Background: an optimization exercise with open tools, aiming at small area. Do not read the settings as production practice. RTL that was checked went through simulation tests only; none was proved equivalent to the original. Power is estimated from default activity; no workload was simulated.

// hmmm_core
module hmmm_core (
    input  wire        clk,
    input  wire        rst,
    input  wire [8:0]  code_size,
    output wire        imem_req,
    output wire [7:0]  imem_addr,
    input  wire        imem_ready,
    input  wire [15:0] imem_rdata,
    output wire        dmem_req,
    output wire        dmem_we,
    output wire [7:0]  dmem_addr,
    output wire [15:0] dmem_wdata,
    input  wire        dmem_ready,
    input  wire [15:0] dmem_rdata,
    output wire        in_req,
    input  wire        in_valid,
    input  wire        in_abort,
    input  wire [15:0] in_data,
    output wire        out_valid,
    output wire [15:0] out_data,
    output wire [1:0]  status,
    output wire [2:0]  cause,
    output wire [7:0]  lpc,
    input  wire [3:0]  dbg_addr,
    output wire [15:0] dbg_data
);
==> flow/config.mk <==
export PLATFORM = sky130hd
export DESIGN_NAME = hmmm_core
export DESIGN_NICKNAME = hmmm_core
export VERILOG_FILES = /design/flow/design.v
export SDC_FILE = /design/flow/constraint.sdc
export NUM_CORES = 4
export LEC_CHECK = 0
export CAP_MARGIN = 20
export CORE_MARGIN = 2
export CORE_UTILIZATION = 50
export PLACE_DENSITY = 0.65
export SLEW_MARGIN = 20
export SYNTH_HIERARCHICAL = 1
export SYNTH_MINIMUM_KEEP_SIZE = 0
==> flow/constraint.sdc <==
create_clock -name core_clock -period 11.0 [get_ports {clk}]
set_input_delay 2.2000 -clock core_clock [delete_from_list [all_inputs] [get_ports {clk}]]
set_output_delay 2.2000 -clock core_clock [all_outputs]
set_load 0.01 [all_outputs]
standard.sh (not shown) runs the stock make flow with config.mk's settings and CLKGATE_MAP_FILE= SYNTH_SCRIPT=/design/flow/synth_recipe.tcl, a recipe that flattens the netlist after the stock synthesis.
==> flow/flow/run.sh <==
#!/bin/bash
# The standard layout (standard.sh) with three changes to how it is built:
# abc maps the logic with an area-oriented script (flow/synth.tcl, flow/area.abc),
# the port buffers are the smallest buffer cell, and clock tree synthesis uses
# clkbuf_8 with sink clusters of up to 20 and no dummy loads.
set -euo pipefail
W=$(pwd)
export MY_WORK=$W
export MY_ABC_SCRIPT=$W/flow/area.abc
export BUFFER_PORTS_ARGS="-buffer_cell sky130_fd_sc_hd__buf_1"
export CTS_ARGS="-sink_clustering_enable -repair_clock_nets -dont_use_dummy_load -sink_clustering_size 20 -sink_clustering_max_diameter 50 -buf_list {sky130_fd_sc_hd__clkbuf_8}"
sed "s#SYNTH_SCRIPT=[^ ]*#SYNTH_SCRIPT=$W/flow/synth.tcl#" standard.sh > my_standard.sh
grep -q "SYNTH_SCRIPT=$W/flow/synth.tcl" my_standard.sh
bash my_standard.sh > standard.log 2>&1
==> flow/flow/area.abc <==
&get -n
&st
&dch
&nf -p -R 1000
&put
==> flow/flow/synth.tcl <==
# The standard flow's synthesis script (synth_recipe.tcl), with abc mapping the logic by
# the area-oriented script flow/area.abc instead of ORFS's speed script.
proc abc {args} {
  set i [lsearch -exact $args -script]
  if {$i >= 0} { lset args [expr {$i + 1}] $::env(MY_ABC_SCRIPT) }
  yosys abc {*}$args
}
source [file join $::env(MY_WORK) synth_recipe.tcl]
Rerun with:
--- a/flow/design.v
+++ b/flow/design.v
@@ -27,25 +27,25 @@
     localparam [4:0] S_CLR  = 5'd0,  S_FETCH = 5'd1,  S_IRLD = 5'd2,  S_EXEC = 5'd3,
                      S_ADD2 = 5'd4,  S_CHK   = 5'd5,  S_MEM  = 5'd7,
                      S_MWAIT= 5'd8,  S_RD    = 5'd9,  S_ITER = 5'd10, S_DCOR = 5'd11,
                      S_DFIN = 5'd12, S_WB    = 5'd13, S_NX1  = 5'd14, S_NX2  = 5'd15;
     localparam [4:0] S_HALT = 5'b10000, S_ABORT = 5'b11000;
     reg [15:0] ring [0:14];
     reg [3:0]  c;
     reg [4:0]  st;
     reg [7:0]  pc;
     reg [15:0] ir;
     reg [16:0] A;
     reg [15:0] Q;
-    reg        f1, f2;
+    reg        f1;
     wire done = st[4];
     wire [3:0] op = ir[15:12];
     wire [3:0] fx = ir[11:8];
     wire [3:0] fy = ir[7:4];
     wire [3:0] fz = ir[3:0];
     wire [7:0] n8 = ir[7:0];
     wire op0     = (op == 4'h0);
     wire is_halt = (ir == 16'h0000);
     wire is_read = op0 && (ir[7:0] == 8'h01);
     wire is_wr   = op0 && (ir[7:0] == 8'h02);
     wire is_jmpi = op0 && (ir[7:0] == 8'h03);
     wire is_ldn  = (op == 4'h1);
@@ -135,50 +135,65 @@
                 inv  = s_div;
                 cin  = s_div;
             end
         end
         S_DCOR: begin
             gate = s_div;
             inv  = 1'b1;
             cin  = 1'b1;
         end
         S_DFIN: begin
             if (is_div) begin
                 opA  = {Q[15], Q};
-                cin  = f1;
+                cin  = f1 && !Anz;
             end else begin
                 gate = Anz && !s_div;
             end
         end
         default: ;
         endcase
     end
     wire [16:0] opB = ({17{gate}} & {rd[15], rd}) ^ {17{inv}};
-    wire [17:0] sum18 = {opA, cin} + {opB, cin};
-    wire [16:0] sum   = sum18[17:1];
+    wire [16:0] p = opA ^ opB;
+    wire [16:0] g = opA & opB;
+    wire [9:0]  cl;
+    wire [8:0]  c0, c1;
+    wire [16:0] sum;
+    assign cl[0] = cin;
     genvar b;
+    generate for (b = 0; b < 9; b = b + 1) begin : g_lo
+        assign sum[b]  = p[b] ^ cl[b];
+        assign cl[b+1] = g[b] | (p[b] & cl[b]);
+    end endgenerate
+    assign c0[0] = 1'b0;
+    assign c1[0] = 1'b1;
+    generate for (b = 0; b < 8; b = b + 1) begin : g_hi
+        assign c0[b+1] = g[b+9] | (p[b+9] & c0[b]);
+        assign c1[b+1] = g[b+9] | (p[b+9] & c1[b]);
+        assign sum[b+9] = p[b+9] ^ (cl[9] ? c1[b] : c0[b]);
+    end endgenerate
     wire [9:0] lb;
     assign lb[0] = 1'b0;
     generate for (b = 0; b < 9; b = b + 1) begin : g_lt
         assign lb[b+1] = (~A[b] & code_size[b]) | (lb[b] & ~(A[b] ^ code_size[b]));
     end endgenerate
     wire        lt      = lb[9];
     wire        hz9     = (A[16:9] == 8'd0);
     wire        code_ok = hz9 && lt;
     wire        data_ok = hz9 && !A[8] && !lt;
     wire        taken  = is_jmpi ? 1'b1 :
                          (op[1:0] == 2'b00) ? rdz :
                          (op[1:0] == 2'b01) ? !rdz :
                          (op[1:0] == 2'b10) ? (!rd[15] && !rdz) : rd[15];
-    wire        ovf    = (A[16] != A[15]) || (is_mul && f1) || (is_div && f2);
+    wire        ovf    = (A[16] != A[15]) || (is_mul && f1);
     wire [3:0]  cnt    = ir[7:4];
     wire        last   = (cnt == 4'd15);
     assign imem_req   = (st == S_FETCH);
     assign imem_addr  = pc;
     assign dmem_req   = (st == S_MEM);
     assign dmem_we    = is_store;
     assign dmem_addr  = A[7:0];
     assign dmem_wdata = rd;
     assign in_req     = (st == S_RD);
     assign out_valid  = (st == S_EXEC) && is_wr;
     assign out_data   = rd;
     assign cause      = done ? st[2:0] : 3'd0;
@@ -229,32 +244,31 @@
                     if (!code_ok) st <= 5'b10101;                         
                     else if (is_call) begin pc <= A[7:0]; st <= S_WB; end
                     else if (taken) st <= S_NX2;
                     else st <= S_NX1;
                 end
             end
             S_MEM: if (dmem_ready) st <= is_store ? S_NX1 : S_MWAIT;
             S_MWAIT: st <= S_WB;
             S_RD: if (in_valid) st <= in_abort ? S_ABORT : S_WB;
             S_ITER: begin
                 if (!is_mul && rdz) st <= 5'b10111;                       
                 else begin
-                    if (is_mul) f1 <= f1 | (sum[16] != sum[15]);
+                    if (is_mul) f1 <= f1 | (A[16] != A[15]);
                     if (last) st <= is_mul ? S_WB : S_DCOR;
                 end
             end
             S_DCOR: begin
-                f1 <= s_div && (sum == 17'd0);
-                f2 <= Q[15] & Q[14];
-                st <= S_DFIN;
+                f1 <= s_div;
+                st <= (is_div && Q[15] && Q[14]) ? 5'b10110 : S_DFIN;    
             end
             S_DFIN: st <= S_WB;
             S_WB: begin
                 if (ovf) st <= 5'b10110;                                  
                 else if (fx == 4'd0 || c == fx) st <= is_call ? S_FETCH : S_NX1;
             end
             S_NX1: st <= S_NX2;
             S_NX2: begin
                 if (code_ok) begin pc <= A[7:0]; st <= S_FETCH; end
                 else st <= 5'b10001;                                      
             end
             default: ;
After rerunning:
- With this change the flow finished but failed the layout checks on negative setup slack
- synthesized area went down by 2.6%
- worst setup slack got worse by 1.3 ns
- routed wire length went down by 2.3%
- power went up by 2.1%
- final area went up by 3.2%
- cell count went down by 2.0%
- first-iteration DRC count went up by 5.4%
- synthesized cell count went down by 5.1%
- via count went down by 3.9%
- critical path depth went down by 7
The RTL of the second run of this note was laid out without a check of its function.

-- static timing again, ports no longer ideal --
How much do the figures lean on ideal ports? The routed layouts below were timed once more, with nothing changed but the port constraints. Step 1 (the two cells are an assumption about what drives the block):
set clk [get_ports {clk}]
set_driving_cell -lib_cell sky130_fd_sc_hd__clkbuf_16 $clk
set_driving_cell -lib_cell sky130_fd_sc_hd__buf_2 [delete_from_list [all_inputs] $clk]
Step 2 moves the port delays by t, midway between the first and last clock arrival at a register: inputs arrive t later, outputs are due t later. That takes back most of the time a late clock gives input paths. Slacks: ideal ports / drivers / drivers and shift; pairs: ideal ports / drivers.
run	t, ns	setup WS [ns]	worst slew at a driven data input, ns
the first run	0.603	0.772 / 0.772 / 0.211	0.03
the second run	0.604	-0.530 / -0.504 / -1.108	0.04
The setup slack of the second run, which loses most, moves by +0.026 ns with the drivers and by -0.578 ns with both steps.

━━━

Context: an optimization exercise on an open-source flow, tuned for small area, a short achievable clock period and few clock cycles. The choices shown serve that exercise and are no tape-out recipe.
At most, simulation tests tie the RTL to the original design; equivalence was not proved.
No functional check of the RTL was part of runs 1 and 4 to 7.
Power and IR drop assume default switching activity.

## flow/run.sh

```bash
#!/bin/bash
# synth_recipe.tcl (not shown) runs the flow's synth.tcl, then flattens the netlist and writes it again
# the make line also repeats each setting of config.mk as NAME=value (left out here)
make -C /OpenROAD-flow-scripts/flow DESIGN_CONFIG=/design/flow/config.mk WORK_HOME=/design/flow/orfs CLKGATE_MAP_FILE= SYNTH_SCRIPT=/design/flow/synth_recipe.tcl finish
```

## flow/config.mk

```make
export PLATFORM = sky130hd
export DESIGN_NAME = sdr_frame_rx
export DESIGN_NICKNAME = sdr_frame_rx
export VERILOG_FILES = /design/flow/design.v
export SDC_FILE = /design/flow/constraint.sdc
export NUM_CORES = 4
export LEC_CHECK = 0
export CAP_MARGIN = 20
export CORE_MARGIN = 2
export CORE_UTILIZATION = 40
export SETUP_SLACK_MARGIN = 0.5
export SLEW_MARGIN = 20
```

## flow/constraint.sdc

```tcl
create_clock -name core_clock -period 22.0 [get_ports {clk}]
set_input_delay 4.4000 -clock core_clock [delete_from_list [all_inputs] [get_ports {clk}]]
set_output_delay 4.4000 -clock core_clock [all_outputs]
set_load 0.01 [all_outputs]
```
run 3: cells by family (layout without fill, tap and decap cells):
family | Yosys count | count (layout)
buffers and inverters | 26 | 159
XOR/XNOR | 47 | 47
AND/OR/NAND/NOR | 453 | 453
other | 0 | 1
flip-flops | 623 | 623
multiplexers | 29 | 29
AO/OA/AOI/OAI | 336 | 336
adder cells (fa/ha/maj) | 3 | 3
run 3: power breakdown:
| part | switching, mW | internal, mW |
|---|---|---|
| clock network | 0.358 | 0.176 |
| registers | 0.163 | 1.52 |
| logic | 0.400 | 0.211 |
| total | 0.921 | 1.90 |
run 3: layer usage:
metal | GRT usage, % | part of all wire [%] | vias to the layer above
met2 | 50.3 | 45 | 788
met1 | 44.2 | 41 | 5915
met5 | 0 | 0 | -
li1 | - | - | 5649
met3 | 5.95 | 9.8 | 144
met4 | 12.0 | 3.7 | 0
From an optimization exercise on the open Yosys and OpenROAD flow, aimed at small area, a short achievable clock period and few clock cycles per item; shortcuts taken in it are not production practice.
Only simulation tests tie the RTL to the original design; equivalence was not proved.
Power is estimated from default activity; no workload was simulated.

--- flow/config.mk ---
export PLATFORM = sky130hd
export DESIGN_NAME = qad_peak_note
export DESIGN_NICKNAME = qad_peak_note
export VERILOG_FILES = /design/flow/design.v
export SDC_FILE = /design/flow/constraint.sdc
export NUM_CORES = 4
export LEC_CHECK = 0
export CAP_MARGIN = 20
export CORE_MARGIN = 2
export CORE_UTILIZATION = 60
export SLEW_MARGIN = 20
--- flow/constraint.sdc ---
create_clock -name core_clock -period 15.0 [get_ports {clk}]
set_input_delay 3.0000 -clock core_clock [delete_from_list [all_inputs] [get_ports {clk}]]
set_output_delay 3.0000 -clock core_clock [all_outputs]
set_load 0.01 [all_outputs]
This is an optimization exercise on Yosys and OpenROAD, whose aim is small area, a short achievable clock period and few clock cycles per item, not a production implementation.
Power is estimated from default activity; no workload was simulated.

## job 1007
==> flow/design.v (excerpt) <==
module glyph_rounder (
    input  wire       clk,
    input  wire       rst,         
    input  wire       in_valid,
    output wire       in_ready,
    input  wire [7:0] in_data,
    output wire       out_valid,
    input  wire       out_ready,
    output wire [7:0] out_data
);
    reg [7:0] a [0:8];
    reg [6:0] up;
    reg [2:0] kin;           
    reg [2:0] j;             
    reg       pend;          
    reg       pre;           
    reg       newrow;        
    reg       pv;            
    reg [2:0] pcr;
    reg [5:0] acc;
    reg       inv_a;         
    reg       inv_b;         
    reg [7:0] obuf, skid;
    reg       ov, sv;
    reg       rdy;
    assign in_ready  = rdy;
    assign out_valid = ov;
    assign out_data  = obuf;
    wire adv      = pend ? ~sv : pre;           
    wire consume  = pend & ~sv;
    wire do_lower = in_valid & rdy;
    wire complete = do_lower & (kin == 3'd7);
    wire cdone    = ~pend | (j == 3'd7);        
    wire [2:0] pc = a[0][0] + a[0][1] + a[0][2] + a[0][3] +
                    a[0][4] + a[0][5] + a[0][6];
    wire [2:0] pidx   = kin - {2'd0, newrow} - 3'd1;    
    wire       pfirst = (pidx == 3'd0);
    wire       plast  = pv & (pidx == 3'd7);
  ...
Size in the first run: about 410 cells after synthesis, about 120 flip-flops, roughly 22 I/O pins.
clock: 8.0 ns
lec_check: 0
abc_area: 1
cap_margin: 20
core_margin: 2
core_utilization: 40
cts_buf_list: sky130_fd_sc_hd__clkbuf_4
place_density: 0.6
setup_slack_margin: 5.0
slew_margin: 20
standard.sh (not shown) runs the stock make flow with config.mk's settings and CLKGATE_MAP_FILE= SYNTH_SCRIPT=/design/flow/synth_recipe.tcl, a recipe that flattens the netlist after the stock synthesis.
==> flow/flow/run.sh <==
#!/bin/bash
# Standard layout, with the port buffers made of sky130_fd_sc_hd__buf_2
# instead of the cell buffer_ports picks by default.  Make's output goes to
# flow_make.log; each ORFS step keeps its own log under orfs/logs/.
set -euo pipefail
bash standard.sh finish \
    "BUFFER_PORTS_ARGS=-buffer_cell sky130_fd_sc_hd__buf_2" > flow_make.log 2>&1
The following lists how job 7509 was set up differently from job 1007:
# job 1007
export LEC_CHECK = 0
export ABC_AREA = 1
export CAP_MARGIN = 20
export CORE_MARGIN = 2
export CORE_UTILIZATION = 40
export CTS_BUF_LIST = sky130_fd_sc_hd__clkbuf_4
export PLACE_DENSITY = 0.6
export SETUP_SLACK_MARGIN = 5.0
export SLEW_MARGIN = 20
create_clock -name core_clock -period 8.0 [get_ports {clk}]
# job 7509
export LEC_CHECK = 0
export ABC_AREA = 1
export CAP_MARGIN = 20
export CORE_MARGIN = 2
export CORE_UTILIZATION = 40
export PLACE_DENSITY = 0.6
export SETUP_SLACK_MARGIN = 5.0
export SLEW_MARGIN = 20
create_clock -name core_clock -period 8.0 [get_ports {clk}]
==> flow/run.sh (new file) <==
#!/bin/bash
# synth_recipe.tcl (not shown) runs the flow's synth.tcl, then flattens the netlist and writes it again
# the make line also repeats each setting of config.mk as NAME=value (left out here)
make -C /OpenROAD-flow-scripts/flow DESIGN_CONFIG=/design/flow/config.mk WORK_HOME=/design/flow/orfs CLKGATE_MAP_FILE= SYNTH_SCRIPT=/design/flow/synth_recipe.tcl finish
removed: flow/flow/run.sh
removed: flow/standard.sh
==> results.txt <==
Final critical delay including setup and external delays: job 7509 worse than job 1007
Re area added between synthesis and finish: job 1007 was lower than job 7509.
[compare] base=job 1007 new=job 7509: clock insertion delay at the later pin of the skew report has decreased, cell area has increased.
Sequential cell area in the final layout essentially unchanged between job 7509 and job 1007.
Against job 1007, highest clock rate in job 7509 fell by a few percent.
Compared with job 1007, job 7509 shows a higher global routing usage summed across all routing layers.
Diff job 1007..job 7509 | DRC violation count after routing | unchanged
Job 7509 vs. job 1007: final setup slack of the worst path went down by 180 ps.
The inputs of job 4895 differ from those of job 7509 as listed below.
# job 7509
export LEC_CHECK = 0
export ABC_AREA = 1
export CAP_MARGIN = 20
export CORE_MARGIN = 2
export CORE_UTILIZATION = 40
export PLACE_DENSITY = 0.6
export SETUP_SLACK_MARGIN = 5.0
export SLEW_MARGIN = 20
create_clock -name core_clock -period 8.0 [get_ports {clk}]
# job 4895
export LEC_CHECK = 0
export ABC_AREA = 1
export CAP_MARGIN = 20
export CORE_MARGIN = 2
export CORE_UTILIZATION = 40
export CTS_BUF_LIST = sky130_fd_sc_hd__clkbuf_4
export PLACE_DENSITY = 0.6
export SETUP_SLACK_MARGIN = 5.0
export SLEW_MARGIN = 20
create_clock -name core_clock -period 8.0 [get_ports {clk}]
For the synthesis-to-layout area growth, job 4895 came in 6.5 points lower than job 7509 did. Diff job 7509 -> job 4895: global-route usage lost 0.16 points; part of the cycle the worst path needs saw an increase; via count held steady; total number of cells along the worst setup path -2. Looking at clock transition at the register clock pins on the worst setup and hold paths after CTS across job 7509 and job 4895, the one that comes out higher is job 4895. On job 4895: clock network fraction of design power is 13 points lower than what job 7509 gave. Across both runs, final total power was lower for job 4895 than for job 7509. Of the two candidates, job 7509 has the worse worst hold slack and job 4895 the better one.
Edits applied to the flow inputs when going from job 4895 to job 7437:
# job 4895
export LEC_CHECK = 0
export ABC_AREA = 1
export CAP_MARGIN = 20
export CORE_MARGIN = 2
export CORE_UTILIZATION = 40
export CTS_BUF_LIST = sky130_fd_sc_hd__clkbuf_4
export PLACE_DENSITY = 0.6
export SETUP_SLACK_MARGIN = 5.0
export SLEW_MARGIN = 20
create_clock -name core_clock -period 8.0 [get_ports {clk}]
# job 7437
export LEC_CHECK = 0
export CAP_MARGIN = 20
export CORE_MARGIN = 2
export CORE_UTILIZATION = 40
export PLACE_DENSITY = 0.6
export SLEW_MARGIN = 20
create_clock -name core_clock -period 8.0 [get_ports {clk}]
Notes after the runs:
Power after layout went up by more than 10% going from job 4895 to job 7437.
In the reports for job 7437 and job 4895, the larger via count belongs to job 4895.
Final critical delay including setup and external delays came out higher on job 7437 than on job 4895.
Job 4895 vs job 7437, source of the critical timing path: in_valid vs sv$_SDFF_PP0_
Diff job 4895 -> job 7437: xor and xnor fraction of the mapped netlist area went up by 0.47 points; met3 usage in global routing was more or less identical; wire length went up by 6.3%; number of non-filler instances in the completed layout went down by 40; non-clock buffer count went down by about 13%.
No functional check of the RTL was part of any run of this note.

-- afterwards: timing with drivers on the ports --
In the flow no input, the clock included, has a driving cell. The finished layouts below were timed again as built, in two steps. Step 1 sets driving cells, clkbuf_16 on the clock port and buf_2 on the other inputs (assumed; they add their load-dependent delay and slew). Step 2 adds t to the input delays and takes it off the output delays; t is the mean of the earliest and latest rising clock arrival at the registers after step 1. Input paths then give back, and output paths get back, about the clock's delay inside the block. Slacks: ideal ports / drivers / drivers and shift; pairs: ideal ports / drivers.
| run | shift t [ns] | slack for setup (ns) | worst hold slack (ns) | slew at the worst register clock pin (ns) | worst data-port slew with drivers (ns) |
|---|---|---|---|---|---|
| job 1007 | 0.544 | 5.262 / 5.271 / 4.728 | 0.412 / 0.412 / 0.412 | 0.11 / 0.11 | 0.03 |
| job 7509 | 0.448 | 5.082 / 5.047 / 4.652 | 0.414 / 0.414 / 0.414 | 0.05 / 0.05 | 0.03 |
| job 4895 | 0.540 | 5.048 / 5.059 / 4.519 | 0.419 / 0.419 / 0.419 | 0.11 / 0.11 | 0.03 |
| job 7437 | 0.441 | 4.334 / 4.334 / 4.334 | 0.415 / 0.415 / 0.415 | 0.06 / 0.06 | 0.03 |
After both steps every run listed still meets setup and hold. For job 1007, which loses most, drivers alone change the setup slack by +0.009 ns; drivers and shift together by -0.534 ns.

━━━

ABOUT THIS TASK ▸ Above are the entries. Quote exactly the lines from the one bearing "reg [5:0] acc;" through the one bearing "a[0][4] + a[0][5]".

RESPONSE AREA ▸
    reg [5:0] acc;
    reg       inv_a;         
    reg       inv_b;         
    reg [7:0] obuf, skid;
    reg       ov, sv;
    reg       rdy;
    assign in_ready  = rdy;
    assign out_valid = ov;
    assign out_data  = obuf;
    wire adv      = pend ? ~sv : pre;           
    wire consume  = pend & ~sv;
    wire do_lower = in_valid & rdy;
    wire complete = do_lower & (kin == 3'd7);
    wire cdone    = ~pend | (j == 3'd7);        
    wire [2:0] pc = a[0][0] + a[0][1] + a[0][2] + a[0][3] +
                    a[0][4] + a[0][5] + a[0][6];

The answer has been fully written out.